Fortunately, his family members reported him to the authorities, who arrested Lepsky, and searched his home, where they found a pressure cooker hidden along with specific, step-by-step instructions on how to turn that pressure cooker into a bomb.

We must use every tool in our arsenal to disrupt and defeat lone wolf and other ISIS-inspired homegrown terrorists like Lepsky.

In that vein, through my authority on the Terrorist Financing Committee, I am introducing the bipartisan Freezing Assets of Suspected Terrorists and Enemy Recruits (FASTER) Act.

When passed into law, the FASTER Act, cosponsored by Republican Representatives Brian Fitzpatrick of Pennsylvania and Tom Reed of New York, will help combat terrorism and protect Americans from new and evolving threats.

First, the FASTER Act will require the Federal government to notify financial institutions when a terrorism suspect is arrested by, or turned over to, federal law enforcement, and instruct those institutions to immediately freeze their assets. We simply cannot run the risk of those funds being used to carry out another attack by friends, family, or unknown accomplices operating in a small cell.

We take these steps for international terrorists; why not empower our authorities at home with the same tools to thwart homegrown, ISIS inspired terrorists.

Second, the FASTER Act will implement a one-of-a-kind, state of the art National Homegrown Terrorism Incident Clearinghouse for all levels of law enforcement to collect and share information on incidents of ISIS inspired, homegrown, lone wolf terrorism and violent extremism. This will help investigate and thwart future attacks

Third and finally, the FASTER Act also applies to homegrown, radicalized supporters of foreign terrorist organizations including ISIS and Al Qaeda, as well as domestic terrorists .

This is just smart, sensible policy—it will confiscate the funds of convicted terrorists and give them to their victims or to law enforcement for counter-terrorism efforts.

Ultimately, The FASTER Act will speed up our efforts to combat homegrown, lone wolf, ISIS-inspired terrorism, help prevent terrorists and their supporters from carrying out new attacks, and ensure our financial institutions and law enforcement have the information they need to crack down on these heinous threats. This will do even more to protect our families and communities.

And, of course, it preserves our Constitutional due process protections by providing suspects with a right to contest charges and by granting them their day in court.

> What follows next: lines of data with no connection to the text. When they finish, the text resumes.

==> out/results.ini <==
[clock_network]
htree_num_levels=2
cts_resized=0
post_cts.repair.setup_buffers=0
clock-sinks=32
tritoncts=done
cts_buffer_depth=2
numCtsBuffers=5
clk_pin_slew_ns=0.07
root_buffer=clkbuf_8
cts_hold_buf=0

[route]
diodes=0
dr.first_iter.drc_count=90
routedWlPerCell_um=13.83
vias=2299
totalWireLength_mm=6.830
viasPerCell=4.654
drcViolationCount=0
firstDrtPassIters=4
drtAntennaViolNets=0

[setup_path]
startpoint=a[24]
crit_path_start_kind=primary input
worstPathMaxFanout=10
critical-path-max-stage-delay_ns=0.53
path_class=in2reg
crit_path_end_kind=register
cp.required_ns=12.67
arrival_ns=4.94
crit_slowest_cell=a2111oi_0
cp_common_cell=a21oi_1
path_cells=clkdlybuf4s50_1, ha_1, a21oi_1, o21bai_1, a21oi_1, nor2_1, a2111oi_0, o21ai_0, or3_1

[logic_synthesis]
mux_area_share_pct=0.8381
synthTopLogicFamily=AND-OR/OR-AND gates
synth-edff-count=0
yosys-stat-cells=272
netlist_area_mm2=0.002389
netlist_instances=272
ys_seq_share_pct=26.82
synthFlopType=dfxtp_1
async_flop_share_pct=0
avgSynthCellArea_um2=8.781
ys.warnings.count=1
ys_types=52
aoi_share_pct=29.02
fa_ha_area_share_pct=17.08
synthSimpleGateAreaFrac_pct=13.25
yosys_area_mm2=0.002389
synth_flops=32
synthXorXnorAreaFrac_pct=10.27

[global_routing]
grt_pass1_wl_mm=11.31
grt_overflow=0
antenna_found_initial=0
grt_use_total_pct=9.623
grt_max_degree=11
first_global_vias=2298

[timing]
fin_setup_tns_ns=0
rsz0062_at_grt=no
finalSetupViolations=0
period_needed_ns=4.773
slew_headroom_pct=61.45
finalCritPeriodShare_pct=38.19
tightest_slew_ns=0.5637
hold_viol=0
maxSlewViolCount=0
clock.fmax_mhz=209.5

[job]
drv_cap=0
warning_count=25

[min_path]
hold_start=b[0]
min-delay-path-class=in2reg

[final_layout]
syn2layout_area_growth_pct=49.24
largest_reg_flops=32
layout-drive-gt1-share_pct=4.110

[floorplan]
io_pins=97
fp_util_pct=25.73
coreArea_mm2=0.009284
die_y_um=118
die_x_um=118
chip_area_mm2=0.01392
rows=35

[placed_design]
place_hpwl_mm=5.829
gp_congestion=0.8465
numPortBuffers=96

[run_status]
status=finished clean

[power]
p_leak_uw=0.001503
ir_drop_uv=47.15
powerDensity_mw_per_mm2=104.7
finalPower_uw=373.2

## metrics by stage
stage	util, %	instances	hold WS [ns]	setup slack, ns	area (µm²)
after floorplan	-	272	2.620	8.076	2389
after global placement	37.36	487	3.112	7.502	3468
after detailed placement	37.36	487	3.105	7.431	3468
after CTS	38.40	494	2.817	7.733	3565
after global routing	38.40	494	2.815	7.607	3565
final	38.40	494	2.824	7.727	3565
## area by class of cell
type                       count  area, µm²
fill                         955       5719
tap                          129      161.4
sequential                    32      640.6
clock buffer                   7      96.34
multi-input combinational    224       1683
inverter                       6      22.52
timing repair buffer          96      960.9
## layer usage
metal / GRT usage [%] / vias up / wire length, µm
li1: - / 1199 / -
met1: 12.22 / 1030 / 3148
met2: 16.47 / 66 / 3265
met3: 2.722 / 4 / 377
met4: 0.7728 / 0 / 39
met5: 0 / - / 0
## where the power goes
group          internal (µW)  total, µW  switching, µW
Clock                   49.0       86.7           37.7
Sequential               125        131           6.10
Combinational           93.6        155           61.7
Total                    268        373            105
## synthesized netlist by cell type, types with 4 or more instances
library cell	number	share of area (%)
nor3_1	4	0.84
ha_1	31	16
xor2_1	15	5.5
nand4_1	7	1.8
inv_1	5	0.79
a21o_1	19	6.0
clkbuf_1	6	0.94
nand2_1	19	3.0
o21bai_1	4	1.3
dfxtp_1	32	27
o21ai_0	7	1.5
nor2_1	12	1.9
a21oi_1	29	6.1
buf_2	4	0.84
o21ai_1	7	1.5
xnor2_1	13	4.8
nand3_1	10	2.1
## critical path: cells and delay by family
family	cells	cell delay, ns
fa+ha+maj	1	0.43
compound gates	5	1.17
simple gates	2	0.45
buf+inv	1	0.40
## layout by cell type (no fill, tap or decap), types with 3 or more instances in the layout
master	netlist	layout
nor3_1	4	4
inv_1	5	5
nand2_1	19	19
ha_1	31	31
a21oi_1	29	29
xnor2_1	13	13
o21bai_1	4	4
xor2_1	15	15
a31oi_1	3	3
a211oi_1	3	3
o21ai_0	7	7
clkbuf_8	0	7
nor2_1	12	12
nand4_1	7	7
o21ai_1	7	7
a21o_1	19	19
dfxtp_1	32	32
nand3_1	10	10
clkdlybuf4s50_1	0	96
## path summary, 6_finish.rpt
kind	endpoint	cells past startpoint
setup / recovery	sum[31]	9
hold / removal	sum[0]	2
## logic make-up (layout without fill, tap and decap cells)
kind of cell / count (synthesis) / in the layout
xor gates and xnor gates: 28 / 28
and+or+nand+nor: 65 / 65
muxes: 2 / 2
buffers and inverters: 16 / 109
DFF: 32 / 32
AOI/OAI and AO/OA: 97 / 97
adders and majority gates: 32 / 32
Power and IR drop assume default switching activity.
$ cat ./design.v
`timescale 1ns/1ps
module axi_lite_master #
   (
    parameter integer C_M_AXI_ADDR_WIDTH = 32,
    parameter integer C_M_AXI_DATA_WIDTH = 32,
  parameter C_NUM_COMMANDS = 16,
  parameter READ_WRITE_ADDR = 32'h88000000
    )
   (
    input wire M_AXI_ACLK,
    input wire M_AXI_ARESETN,
    output wire [C_M_AXI_ADDR_WIDTH-1:0] M_AXI_AWADDR,
    output wire [3-1:0] M_AXI_AWPROT,
    output wire M_AXI_AWVALID,
    input wire M_AXI_AWREADY,
    output wire [C_M_AXI_DATA_WIDTH-1:0] M_AXI_WDATA,
    output wire [C_M_AXI_DATA_WIDTH/8-1:0] M_AXI_WSTRB,
    output wire M_AXI_WVALID,
    input wire M_AXI_WREADY,
    input wire [2-1:0] M_AXI_BRESP,
    input wire M_AXI_BVALID,
    output wire M_AXI_BREADY,
    output wire [C_M_AXI_ADDR_WIDTH-1:0] M_AXI_ARADDR,
    output wire [3-1:0] M_AXI_ARPROT,
    output wire M_AXI_ARVALID,
    input wire M_AXI_ARREADY,
    input wire [C_M_AXI_DATA_WIDTH-1:0] M_AXI_RDATA,
    input wire [2-1:0] M_AXI_RRESP,
    input wire M_AXI_RVALID,
    output wire M_AXI_RREADY,
    output wire DONE_SUCCESS,
   input wire start_input_gpio,
   output wire 		 	test_awvalid,
    output wire [31:0]	test_awaddr,
    output wire [31:0] 	test_wdata,
    output wire 		 	test_wvalid,
   output wire       	test_bready,
   output wire			test_bvalid,
    output wire     	 	test_rready,
   output wire [31:0] 	test_araddr,
   output wire       	test_arvalid,
   output wire [31:0]	test_rdata,
   output wire			test_rvalid
    );
   reg 		awvalid;
   reg 		wvalid;
   reg 		push_write;
   reg 		pop_read;
   reg          arvalid;
   reg          rready;
   reg          bready;
   reg [31:0] 	awaddr;
   reg [31:0] 	wdata;
   reg [31:0] 	araddr;
   wire 	write_resp_error;
   wire         read_resp_error;
  wire [31:0]		rdata;
   reg          writes_done;
   reg          reads_done;
   reg          error_reg;
   reg [31:0] 	write_index;
   reg [31:0] 	read_index;
   reg [31:0] 	check_rdata;
   reg          done_success_int;
   wire         read_mismatch;
   wire 	last_write;
   wire 	last_read;
assign test_awvalid = awvalid;
assign test_awaddr = awaddr ;
assign test_wdata = wdata;
assign test_wvalid = wvalid;
assign test_bready = bready;
assign test_bvalid = M_AXI_BVALID;
assign test_rready = rready;
assign test_araddr = araddr ;
assign test_arvalid = arvalid ;
assign test_rdata = M_AXI_RDATA;
assign test_rvalid = M_AXI_RVALID;
assign M_AXI_AWADDR = awaddr;
assign M_AXI_WDATA = wdata;
assign M_AXI_AWPROT = 3'h0;
assign M_AXI_AWVALID = awvalid;
assign M_AXI_WVALID = wvalid;
assign M_AXI_WSTRB = -1;
assign M_AXI_BREADY = bready;
assign M_AXI_ARADDR = araddr;
assign M_AXI_ARVALID = arvalid;
assign M_AXI_ARPROT = 3'b0;
assign M_AXI_RREADY = rready;
assign DONE_SUCCESS = done_success_int;
assign reset_start = M_AXI_ARESETN && start_input_gpio ;
always @(posedge M_AXI_ACLK)
  begin
     if (reset_start == 0)
       awvalid <= 1'b0;
     else if (M_AXI_AWREADY && awvalid)
       awvalid <= 1'b0;
     else if (push_write)
       awvalid <= 1'b1;
     else
       awvalid <= awvalid;
  end
   always @(posedge M_AXI_ACLK)
  begin
      if ( reset_start == 0)
    wvalid <= 1'b0;
      else if (M_AXI_WREADY && wvalid)
    wvalid <= 1'b0;
     else if (push_write)
       wvalid <= 1'b1;
     else
       wvalid <= awvalid;
  end
always @(posedge M_AXI_ACLK)
  begin
     if (reset_start == 0)
     bready <= 1'b0;
      else
     bready <= 1'b1;
  end
assign write_resp_error = bready & M_AXI_BVALID & M_AXI_BRESP[1];
always @(posedge M_AXI_ACLK)
  begin
     if (reset_start == 0)
       arvalid <= 1'b0;
     else if (M_AXI_ARREADY && arvalid)
       arvalid <= 1'b0;
     else if (pop_read)
       arvalid <= 1'b1;
     else
       arvalid <= arvalid;
  end
always @(posedge M_AXI_ACLK)
  begin
     if (reset_start == 0)
     rready <= 1'b0;
      else
     rready <= 1'b1;
   end
assign read_resp_error = rready & M_AXI_RVALID & M_AXI_RRESP[1];
always @(write_index)
  begin
     awaddr <= READ_WRITE_ADDR+ ((write_index-1)*4) ;
  end
always @(read_index)
  begin
  araddr <= READ_WRITE_ADDR + ((read_index-1)*4) ;
  end
always @(write_index)
  begin
  wdata <= write_index ;
  end
always @(read_index)
  begin
  check_rdata <= read_index ;
  end
always @(posedge M_AXI_ACLK)
  begin
      if (reset_start == 0)
  begin
     push_write <= 1'b0;
     write_index <= 0;
  end
      else if (~awvalid && ~wvalid && ~last_write && ~push_write)
  begin
     push_write <= 1'b1;
     write_index <= write_index + 1;
  end
      else
  begin
     push_write <= 1'b0;  
     write_index <= write_index;
  end
  end
assign last_write = (write_index == C_NUM_COMMANDS);
always @(posedge M_AXI_ACLK)
  begin
     if (reset_start == 0)
       writes_done <= 1'b0;
     else if (last_write && M_AXI_BVALID)
       writes_done <= 1'b1;
     else
       writes_done <= writes_done;
  end
assign last_read = (read_index == C_NUM_COMMANDS);
always @(posedge M_AXI_ACLK)
  begin
     if (reset_start == 0 || writes_done == 0)
       begin
    pop_read <= 1'b0;
    read_index <= 0;
       end
     else if (~arvalid && ~last_read && ~pop_read)
       begin
    pop_read <= 1'b1;
    read_index <= read_index + 1;
       end
     else
       begin
    pop_read <= 1'b0;
    read_index <= read_index;
       end
  end
always @(posedge M_AXI_ACLK)
  begin
     if (reset_start == 0)
       reads_done <= 1'b0;
     else if (last_read && M_AXI_RVALID)
       reads_done <= 1'b1;
     else
       reads_done <= reads_done;
  end
assign read_mismatch = ((M_AXI_RVALID && rready) && (M_AXI_RDATA != check_rdata));
always @(posedge M_AXI_ACLK)
  begin
     if (reset_start == 0)
       error_reg <= 1'b0;
     else if (read_mismatch || write_resp_error || read_resp_error)
       error_reg <= 1'b1;
     else
       error_reg <= error_reg;
  end
always @(posedge M_AXI_ACLK)
  begin
     if (reset_start == 0 )
       done_success_int <= 1'b0;
     else if (writes_done && reads_done && ~error_reg)
       done_success_int <= 1'b1;
     else
       done_success_int <= done_success_int;
  end
endmodule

The FASTER Act is a tool that our law enforcement needs in their toolbox to keep us safe, because here’s the bottom line: We don’t know when the next emergency or terrorist attack will be. We have to be vigilant, coordinated, and smart—using all available resources, fostering public and private cooperation and information sharing. We can’t know the future; while we do hope for the best, we must be prepared for the worst. We need our first responders and law enforcement officials to be fully equipped for whatever the next crisis may be.

As I have since I was sworn in, and as a member of the Firefighter Caucus, led by our friend, Congressman Bill Pascrell, I will always stand by those first responders who stand by us — who not only protect our communities from local dangers, but are on the front lines in our fight against terror.

I will always do everything I can to make sure our law enforcement officers, and all first responders, get the resources they need to do their jobs effectively.

And I will continue to do whatever I can to stop terror in its tracks.

In February, I introduced a bipartisan bill, HR 911, that would mandate the installation of secondary barriers on commercial airplanes to prevent would-be hijackers from charging the cockpits on our flights like they did on 9/11.

To close, I’d like to reiterate to the first responders who are here today how deeply grateful I am for your service and sacrifice. Your work to keep our communities safe helps make our region and nation great.

I will always have your backs the way you have the backs of the towns you serve. We live in the greatest country in the world, and it’s in no small part thank to the work that you do every day.

Thank you. God bless you, and God bless America.